Residents, City of Kirkland seek solution to bouncy ball litter

More than one year ago, Kingsgate resident David Lamb began picking up trash along 124th Avenue N.E. while he walked his dog. He’d collect beer bottles, plastic - the usual - until he started noticed brightly colored, unusual, bouncy balls.

More than one year ago, Kingsgate resident David Lamb began picking up trash along 124th Avenue N.E. while he walked his dog. He’d collect beer bottles, plastic – the usual – until he started noticed brightly colored, unusual, bouncy balls.

They would turn up in undesirable places, such as near a storm drain and in his curious dog Chance’s mouth.

At first Lamb threw them away, but this past September he started collecting them and asking people in the community if they knew the source of the litter. After speaking with his neighbor, he discovered the Little Caesars Pizza, near the SnoKing Hockey ice rink, has a pinball machine that people could play and win the bouncy balls. His neighbor’s children own some.

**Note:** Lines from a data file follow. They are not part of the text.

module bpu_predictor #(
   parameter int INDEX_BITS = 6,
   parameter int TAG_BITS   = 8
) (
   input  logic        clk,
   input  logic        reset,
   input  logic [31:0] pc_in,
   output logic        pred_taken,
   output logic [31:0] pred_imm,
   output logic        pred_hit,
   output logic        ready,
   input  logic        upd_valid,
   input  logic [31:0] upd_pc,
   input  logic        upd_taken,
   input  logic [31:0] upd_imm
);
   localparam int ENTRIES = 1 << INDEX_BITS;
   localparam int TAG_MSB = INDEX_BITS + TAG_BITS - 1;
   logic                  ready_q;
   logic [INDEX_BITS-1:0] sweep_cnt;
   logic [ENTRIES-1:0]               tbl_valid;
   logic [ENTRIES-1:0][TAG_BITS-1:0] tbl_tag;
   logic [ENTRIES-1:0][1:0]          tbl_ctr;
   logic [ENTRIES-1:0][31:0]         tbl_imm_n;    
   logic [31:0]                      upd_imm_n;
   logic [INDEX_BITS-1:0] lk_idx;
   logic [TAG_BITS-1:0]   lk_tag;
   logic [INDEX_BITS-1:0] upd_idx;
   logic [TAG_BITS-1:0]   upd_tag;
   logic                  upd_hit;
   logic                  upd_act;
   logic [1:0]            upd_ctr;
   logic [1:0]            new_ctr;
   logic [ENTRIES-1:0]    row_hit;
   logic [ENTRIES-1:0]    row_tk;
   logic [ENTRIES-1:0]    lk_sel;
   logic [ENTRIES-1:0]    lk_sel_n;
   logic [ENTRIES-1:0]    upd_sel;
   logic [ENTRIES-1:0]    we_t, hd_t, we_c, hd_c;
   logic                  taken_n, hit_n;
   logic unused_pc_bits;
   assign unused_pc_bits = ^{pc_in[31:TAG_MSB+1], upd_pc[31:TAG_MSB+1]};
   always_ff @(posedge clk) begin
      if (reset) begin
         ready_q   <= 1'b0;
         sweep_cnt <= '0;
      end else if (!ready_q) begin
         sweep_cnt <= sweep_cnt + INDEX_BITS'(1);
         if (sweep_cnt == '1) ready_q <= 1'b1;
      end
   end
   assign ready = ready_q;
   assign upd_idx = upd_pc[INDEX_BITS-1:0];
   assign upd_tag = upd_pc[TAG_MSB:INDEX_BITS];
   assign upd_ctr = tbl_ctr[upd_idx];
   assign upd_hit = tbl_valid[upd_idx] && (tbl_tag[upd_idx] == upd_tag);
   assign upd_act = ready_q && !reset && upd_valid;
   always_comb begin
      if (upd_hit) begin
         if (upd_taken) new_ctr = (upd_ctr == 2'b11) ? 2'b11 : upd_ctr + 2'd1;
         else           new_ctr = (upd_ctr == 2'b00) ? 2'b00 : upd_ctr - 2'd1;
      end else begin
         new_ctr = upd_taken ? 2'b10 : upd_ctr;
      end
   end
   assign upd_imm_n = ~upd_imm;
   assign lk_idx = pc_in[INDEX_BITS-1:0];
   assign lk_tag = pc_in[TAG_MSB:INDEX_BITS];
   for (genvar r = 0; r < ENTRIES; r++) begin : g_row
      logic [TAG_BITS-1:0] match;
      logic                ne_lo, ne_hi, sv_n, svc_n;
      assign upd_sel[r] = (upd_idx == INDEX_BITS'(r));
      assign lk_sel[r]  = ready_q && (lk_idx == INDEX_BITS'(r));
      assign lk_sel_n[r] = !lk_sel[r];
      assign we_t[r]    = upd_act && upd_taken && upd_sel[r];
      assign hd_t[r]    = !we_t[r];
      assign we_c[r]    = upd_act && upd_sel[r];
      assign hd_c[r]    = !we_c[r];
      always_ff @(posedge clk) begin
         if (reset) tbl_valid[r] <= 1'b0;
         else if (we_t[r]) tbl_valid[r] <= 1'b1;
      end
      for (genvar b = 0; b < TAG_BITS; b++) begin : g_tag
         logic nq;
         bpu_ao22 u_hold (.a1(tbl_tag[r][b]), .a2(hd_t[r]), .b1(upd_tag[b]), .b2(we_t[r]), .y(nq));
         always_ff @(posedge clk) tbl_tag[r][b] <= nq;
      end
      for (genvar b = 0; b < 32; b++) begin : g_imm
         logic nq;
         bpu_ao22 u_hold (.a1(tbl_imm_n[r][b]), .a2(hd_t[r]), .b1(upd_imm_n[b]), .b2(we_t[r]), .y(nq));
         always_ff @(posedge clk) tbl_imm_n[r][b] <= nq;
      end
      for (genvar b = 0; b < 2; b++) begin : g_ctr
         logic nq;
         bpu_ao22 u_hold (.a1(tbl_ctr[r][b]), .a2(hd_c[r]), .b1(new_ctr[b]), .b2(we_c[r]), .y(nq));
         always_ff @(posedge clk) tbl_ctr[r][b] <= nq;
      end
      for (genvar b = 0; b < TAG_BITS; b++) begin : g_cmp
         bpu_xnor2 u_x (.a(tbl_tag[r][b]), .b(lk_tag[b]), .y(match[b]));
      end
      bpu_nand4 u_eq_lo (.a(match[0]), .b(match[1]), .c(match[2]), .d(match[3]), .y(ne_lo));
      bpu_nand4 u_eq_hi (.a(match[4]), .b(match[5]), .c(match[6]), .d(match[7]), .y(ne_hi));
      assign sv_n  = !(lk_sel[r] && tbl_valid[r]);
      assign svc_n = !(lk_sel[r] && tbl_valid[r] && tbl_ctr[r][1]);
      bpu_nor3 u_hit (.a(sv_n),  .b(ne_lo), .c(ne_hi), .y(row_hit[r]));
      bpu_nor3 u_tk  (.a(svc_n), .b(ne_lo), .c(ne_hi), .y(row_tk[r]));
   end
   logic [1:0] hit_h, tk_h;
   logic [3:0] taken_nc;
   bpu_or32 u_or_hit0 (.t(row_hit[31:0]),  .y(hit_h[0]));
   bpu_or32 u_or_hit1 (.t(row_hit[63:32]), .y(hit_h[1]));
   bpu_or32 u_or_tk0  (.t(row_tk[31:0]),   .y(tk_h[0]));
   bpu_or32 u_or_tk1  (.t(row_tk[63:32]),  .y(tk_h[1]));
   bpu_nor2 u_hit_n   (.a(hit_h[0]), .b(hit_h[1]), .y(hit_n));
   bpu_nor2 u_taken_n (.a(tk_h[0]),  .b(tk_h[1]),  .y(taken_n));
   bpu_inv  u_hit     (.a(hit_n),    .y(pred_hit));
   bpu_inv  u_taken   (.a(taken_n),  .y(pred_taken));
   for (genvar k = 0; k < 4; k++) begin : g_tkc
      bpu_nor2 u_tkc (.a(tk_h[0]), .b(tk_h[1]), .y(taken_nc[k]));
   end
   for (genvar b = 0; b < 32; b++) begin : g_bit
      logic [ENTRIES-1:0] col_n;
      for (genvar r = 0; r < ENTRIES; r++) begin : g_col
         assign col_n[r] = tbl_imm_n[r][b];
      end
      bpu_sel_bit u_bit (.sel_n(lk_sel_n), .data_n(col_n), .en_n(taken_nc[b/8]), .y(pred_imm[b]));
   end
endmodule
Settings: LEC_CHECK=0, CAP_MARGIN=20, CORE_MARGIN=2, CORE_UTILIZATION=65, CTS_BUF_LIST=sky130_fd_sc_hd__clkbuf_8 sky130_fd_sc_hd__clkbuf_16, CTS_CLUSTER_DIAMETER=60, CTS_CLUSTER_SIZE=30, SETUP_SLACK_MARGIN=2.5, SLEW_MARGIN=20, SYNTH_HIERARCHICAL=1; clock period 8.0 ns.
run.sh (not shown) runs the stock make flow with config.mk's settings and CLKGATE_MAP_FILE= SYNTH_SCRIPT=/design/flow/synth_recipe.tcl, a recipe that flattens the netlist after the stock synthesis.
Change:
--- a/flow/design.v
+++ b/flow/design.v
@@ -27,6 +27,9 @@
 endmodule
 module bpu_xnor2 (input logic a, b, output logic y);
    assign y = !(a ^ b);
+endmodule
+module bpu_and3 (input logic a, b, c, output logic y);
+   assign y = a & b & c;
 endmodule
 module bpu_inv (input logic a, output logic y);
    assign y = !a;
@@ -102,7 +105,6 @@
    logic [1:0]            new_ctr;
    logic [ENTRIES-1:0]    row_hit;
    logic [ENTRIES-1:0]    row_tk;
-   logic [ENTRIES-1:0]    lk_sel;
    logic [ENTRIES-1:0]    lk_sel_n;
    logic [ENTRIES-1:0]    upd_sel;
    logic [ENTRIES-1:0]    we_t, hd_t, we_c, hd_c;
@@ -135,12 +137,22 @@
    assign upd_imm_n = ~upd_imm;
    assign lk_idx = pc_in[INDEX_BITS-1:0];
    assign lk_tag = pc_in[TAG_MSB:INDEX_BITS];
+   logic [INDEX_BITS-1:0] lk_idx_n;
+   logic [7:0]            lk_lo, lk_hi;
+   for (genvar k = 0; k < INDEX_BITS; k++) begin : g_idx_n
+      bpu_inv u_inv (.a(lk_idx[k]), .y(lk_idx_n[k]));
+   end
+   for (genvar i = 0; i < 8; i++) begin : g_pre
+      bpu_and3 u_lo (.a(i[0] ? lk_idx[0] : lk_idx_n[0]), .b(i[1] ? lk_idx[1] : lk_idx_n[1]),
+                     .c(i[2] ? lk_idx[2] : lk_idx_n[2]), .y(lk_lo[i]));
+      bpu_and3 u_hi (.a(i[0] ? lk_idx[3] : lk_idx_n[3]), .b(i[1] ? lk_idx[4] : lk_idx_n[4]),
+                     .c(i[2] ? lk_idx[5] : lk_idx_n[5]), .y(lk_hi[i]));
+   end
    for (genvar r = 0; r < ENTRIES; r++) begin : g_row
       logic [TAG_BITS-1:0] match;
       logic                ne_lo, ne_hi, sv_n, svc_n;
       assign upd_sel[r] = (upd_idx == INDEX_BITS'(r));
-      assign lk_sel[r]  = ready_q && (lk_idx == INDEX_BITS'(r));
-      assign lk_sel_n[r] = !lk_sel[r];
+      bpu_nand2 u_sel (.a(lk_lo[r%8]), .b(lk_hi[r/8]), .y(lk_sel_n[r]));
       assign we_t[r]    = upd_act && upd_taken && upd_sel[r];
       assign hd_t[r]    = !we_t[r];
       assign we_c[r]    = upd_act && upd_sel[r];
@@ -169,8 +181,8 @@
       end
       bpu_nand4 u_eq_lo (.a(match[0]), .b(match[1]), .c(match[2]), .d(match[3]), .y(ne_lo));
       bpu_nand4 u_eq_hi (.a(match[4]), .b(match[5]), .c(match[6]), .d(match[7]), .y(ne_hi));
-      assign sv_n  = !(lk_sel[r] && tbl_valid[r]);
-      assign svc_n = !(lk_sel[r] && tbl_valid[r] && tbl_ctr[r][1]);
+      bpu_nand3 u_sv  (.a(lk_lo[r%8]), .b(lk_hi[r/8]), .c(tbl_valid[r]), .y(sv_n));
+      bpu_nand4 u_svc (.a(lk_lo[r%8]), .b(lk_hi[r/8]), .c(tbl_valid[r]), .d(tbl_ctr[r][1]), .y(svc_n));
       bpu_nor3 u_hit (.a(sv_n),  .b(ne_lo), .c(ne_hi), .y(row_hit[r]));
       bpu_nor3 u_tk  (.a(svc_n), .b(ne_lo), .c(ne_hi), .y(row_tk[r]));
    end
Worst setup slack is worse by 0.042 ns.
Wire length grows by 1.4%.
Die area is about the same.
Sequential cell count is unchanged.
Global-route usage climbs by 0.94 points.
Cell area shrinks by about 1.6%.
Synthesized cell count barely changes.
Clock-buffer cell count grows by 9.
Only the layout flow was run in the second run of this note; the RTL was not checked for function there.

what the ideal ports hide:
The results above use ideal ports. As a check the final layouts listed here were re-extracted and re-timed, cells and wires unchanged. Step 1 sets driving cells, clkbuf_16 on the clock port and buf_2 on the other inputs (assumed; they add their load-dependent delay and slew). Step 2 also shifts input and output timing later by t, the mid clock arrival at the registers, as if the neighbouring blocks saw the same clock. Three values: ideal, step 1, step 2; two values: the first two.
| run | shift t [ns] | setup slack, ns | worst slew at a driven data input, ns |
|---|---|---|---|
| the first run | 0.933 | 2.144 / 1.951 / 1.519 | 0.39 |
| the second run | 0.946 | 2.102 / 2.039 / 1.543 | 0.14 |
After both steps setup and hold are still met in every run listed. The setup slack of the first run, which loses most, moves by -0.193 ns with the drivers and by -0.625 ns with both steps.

“These have an entertainment value of about one bounce,” said Lamb, who has found about 60 balls.

Lamb speculates children would get ahold of a ball, sometimes winning free cheesy bread if it had a picture on it, and bounce it, which would bounce into the adjacent parking lot.

“The kids are smart not to run into the street (to retrieve them),” he says.

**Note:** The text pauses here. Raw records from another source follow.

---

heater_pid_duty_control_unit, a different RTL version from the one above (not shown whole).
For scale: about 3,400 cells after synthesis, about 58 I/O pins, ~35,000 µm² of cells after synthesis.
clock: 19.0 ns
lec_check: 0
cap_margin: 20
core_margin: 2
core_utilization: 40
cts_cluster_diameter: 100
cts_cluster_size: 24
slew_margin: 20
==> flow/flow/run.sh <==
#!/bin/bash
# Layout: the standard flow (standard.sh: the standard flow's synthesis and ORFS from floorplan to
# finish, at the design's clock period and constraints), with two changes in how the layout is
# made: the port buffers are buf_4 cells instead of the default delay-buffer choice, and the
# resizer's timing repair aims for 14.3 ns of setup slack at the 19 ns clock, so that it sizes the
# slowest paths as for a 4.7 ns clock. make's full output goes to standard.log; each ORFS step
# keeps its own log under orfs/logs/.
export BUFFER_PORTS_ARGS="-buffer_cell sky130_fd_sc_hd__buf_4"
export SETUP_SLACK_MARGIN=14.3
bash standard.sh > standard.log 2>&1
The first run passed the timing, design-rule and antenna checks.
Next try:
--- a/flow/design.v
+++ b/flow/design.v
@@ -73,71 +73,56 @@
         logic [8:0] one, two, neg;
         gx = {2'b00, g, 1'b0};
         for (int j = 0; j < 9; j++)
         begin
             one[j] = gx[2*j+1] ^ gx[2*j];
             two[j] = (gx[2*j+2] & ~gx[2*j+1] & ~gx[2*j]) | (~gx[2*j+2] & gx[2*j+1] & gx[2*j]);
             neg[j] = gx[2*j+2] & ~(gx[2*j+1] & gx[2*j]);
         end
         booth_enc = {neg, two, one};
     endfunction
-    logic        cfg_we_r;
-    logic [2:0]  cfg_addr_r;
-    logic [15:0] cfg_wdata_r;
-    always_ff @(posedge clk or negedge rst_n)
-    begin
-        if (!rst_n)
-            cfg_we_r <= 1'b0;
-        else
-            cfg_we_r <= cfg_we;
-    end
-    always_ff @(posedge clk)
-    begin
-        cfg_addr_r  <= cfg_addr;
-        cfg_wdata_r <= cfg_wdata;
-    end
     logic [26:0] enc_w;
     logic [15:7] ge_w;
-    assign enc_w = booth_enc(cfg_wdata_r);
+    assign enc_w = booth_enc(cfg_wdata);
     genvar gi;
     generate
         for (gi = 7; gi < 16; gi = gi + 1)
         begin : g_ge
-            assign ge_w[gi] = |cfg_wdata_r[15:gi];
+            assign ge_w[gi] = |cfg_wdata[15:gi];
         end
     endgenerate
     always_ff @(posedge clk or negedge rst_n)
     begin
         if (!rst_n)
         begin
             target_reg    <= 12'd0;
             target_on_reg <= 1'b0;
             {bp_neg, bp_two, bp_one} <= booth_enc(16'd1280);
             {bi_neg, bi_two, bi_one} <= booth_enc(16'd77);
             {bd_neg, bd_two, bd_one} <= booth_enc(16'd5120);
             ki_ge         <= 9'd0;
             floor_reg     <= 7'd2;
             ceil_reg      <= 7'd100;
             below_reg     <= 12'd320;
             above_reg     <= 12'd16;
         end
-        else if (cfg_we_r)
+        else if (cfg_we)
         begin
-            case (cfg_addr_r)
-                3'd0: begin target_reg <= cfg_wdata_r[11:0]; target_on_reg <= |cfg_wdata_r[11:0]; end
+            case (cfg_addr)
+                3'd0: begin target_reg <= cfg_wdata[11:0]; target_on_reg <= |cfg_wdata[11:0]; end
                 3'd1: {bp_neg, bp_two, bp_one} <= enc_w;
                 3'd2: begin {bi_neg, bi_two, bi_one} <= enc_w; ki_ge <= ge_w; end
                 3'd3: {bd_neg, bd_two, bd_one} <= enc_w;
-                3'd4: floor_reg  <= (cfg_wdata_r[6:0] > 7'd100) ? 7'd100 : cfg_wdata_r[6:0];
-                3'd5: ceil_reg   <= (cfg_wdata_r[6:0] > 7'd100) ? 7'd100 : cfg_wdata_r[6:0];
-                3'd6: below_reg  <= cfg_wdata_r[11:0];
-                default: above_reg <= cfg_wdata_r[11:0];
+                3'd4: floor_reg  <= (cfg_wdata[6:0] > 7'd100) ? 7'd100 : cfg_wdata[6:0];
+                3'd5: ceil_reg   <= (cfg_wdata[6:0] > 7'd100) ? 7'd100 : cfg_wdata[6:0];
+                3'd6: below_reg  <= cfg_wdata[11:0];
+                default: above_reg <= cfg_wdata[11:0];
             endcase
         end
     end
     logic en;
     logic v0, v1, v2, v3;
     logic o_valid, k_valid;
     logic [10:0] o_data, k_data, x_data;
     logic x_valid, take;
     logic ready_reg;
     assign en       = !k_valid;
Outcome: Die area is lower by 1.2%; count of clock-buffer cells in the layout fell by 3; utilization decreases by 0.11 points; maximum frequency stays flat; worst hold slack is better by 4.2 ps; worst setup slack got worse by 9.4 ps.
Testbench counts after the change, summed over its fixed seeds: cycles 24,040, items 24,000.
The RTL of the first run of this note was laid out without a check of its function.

As a result, citizens such as Lamb have found them around his community.

But Lamb wanted answers.

“It’s a silly thing but it’s a big thing and it’s solvable,” he said.

On one of his walks, Lamb spoke with David Wood who works at Kingsgate Carwash, which is located across from Little Caesars. Wood told Lamb he had been collecting them too. And he had 263.

“Kids bang the balls (onto the pavement) and they make it into the ivy,” said Wood, who has been collecting them for about one year.

Kingsgate Carwash is at a downward slope, so often balls roll toward the area.

As Lamb continued to investigate, he contacted the Evergreen Veterinary hospital up the street.

“The balls from the Little Caesars Pizza are certainly a problematic size and would make an ideal potential foreign body,” said veterinarian Benjamin McLaughlin.

Dogs often ingest any object they can physically swallow or break into pieces, McLaughlin says.

But whose job is it to clean city streets?

Street division manager John Hopfauf said sidewalk maintenance is the responsibility of the adjacent property owner, according to a Kirkland ordinance.

“The environment has always been important to me and these are just little balls of death,” said Lamb.

And with all things that roll, slopes tend to affect where they end up, such as in a storm drain. On a recent afternoon, Lamb walked along his street and used a knife to dislodge a ball stuck in the grate of a storm drain.

“We don’t want that stuff down the drains. It’s illegal but it doesn’t sound like it’s intentional,” said city stormwater and sewer division manager Bobbi Wallace.

Wallace said the storm drain vaults in the parking lot don’t have filters and when the balls fall into the drains, they simply sit there. The parking lots’ storm drains are private and undergo private cleanings at least once every five years, as required by the federal government. Wallace explained when the vacuum trucks do suck the debris out, it is taken to a landfill in Oregon by Waste Management.

It is doubtful these particular bouncy balls could get into large bodies of water and sit at the bottom of sediment, but Wallace said storm drains can empty out into nearby lakes and ponds.

Department of Ecology spokeswoman Kathy Davis said it is hard to know whether the bouncy balls could over time affect the water because manufacturers are not required to disclose the chemicals in children’s toys.

Additionally, chemicals empty out into the storm drains nearly every day and while it is unknown exactly how it affects people and pets, it is something many are accustomed to, she said.

Nevertheless, Wallace can see how it is an issue.

“Companies need to be thinking about their give-a-ways because it could have an environmental impact,” she said.

Dan Vaniterson, the lead of the city’s sewer and storm division, met with Lamb and confronted the Little Caesars business but came to no resolution. Wallace explained the Little Caesars manager told the pair they could not take the machine out, nor could they replace the prize with a different item.

When the Reporter contacted Jesse DeGroff, owner of the Little Caesars at 14312 124th Ave. N.E., he said he’d be happy to talk with Lamb and the city. DeGroff explained that when people play the pinball machine, they can win free “crazy bread” if they get a ball with a character’s picture on it.

“A lot of the time, the kids bounce the balls and they go all over the place,” Degroff said. “We patrol the parking lot and pick up the balls daily.”

DeGroff said he takes pride in cleaning up the area. He’s seen middle school and high school age children throw them, but adds it’s “very rare.”